YOUR TASK:
Go from the first line below to the one with "parameter int DRAIN_CYC" and print each line exactly.

DATA UNDER STUDY:

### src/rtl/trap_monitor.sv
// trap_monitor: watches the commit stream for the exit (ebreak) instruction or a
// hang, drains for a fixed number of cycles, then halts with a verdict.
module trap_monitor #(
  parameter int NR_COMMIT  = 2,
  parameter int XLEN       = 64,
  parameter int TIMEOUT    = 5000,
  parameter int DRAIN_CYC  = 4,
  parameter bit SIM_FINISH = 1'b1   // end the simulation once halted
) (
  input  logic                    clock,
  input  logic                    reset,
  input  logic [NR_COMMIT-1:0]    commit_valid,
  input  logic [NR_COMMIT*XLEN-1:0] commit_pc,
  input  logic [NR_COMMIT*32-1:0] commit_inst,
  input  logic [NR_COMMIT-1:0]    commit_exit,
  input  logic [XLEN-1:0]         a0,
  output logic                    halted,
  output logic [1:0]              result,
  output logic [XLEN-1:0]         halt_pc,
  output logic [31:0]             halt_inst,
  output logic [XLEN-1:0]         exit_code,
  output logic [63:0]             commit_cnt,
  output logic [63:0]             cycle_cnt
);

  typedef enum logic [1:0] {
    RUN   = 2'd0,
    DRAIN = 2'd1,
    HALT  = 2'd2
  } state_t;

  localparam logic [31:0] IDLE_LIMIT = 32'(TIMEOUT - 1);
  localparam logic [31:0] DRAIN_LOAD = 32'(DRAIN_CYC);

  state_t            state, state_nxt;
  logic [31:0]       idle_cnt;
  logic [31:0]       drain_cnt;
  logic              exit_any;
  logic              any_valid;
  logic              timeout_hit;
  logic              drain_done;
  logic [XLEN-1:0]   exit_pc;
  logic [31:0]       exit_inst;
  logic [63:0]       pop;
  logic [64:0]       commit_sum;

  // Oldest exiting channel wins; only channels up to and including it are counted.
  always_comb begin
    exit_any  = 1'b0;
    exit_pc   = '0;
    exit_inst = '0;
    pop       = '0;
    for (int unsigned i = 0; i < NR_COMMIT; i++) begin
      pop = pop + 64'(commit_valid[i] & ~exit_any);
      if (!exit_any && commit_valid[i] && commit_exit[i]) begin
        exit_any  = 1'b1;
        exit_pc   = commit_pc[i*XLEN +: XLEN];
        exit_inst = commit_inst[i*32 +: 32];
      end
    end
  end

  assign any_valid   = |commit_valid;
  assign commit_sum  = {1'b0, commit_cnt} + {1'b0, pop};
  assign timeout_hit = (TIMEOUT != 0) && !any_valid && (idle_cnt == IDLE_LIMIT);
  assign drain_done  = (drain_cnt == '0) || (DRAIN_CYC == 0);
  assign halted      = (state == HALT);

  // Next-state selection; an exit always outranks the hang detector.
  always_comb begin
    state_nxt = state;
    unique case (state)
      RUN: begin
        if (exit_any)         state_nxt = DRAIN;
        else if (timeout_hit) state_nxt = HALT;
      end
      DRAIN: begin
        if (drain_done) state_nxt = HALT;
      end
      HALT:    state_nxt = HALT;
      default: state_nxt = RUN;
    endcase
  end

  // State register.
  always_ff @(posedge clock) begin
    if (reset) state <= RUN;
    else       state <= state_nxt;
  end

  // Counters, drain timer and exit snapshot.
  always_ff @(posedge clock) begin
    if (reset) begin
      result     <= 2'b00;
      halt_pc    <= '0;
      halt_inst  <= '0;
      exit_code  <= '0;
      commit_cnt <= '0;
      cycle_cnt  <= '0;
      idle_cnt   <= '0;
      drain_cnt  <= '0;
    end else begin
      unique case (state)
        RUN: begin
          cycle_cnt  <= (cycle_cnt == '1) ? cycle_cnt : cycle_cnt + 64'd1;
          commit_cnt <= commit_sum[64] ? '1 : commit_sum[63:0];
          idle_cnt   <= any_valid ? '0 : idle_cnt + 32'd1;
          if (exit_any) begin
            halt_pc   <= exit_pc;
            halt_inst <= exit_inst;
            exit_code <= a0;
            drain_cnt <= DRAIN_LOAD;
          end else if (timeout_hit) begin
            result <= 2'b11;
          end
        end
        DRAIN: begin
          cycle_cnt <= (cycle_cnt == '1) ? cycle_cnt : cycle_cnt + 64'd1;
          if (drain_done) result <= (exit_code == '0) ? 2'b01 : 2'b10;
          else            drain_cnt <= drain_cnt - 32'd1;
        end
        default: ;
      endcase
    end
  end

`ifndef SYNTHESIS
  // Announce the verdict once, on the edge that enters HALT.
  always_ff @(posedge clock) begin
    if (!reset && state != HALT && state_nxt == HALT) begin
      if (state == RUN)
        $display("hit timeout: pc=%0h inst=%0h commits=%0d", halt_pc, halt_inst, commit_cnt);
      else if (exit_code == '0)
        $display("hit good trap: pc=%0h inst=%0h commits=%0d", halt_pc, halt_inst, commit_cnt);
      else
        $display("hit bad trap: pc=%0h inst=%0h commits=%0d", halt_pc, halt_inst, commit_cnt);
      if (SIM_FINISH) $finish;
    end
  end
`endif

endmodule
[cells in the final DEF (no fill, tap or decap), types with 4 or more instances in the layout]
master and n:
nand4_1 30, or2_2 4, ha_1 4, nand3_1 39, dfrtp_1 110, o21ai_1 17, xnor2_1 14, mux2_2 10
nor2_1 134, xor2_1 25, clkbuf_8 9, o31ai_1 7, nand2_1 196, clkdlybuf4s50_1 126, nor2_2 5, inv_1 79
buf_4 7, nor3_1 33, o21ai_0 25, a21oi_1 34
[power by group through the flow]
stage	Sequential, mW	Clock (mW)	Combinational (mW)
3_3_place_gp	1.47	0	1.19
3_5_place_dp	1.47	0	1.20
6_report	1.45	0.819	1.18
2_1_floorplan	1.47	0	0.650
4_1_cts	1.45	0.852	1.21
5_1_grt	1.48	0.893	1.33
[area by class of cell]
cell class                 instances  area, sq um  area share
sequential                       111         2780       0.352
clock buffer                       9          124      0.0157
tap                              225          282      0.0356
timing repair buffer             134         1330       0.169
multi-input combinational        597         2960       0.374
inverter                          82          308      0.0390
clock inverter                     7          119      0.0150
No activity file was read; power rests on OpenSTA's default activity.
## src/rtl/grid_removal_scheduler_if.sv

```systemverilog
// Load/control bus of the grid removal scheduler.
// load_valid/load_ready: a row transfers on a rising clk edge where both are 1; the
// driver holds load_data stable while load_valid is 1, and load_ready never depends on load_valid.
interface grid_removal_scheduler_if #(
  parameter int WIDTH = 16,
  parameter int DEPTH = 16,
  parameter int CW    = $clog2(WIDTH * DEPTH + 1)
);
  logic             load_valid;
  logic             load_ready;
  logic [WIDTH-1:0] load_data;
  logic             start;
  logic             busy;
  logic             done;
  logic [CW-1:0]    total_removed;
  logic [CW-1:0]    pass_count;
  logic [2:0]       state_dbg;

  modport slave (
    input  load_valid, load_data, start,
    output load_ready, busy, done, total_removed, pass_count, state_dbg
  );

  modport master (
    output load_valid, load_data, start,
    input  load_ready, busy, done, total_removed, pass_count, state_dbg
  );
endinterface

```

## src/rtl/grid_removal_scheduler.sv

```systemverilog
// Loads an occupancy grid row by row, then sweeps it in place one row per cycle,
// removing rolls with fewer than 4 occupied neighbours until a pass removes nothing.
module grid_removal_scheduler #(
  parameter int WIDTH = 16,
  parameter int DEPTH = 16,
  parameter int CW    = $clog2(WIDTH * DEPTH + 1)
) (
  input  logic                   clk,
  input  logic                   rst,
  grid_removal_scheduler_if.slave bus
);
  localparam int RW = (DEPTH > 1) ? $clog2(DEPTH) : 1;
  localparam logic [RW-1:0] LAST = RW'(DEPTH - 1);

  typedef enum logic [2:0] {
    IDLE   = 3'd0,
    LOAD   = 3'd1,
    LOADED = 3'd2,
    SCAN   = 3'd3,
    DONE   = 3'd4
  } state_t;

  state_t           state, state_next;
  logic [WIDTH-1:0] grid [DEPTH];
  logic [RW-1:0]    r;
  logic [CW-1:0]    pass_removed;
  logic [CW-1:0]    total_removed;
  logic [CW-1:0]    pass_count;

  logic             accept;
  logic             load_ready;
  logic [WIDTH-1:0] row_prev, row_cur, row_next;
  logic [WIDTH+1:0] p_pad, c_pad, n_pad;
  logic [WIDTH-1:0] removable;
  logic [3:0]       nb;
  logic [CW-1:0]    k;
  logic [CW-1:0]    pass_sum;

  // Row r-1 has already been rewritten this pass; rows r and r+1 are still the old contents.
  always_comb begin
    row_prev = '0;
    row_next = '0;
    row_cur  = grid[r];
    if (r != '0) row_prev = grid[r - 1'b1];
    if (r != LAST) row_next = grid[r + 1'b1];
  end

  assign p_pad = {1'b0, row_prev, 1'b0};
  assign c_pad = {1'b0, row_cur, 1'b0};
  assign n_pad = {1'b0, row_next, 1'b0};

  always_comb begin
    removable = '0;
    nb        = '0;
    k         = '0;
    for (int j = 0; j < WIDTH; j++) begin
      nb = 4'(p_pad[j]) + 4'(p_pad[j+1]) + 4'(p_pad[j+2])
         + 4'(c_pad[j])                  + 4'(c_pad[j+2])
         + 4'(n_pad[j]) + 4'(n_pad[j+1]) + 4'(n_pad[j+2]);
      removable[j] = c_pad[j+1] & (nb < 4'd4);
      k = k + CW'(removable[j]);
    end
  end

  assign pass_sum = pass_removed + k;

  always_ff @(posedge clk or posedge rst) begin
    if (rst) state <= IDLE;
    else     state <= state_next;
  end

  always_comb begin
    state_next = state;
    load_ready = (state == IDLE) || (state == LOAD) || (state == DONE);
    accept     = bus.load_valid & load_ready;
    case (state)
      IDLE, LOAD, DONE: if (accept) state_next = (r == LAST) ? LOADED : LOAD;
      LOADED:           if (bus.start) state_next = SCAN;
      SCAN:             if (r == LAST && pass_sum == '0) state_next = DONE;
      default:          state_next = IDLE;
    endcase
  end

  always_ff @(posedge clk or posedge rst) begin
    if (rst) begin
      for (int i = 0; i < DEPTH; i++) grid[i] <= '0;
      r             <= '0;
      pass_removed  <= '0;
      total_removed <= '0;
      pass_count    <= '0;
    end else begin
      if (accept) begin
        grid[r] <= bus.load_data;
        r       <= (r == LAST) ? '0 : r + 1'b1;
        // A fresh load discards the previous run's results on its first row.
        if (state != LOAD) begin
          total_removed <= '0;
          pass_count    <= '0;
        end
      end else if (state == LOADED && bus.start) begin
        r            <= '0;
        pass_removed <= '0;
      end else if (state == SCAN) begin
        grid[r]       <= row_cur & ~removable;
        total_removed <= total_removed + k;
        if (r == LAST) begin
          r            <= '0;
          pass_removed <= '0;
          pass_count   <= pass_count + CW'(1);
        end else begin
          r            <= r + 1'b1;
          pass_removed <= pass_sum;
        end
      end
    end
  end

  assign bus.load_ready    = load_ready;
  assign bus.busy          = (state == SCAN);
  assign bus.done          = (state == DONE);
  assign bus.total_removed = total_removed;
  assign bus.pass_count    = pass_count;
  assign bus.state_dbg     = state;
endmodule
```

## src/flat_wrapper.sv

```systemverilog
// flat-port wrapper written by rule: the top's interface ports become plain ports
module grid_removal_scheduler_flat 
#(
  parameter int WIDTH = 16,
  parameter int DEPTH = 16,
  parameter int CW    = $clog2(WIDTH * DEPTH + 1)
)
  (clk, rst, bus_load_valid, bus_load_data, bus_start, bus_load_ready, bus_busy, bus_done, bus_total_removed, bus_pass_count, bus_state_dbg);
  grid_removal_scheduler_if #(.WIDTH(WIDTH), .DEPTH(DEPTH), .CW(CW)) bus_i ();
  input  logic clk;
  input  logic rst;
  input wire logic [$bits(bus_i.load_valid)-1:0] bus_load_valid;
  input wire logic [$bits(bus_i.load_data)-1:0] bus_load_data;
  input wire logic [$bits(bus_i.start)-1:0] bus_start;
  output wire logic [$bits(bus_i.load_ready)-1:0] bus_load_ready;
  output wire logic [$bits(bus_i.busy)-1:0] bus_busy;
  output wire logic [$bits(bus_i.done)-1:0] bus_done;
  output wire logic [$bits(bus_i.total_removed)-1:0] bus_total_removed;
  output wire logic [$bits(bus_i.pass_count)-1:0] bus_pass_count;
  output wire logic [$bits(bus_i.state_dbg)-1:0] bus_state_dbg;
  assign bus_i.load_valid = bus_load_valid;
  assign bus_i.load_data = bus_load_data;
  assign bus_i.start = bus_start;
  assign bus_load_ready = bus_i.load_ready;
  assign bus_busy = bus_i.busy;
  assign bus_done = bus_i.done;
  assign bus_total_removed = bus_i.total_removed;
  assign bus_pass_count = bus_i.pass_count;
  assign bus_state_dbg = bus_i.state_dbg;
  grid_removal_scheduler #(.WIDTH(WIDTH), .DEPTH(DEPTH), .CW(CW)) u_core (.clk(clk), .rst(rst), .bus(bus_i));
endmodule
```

TASK RESPONSE:
### src/rtl/trap_monitor.sv
// trap_monitor: watches the commit stream for the exit (ebreak) instruction or a
// hang, drains for a fixed number of cycles, then halts with a verdict.
module trap_monitor #(
  parameter int NR_COMMIT  = 2,
  parameter int XLEN       = 64,
  parameter int TIMEOUT    = 5000,
  parameter int DRAIN_CYC  = 4,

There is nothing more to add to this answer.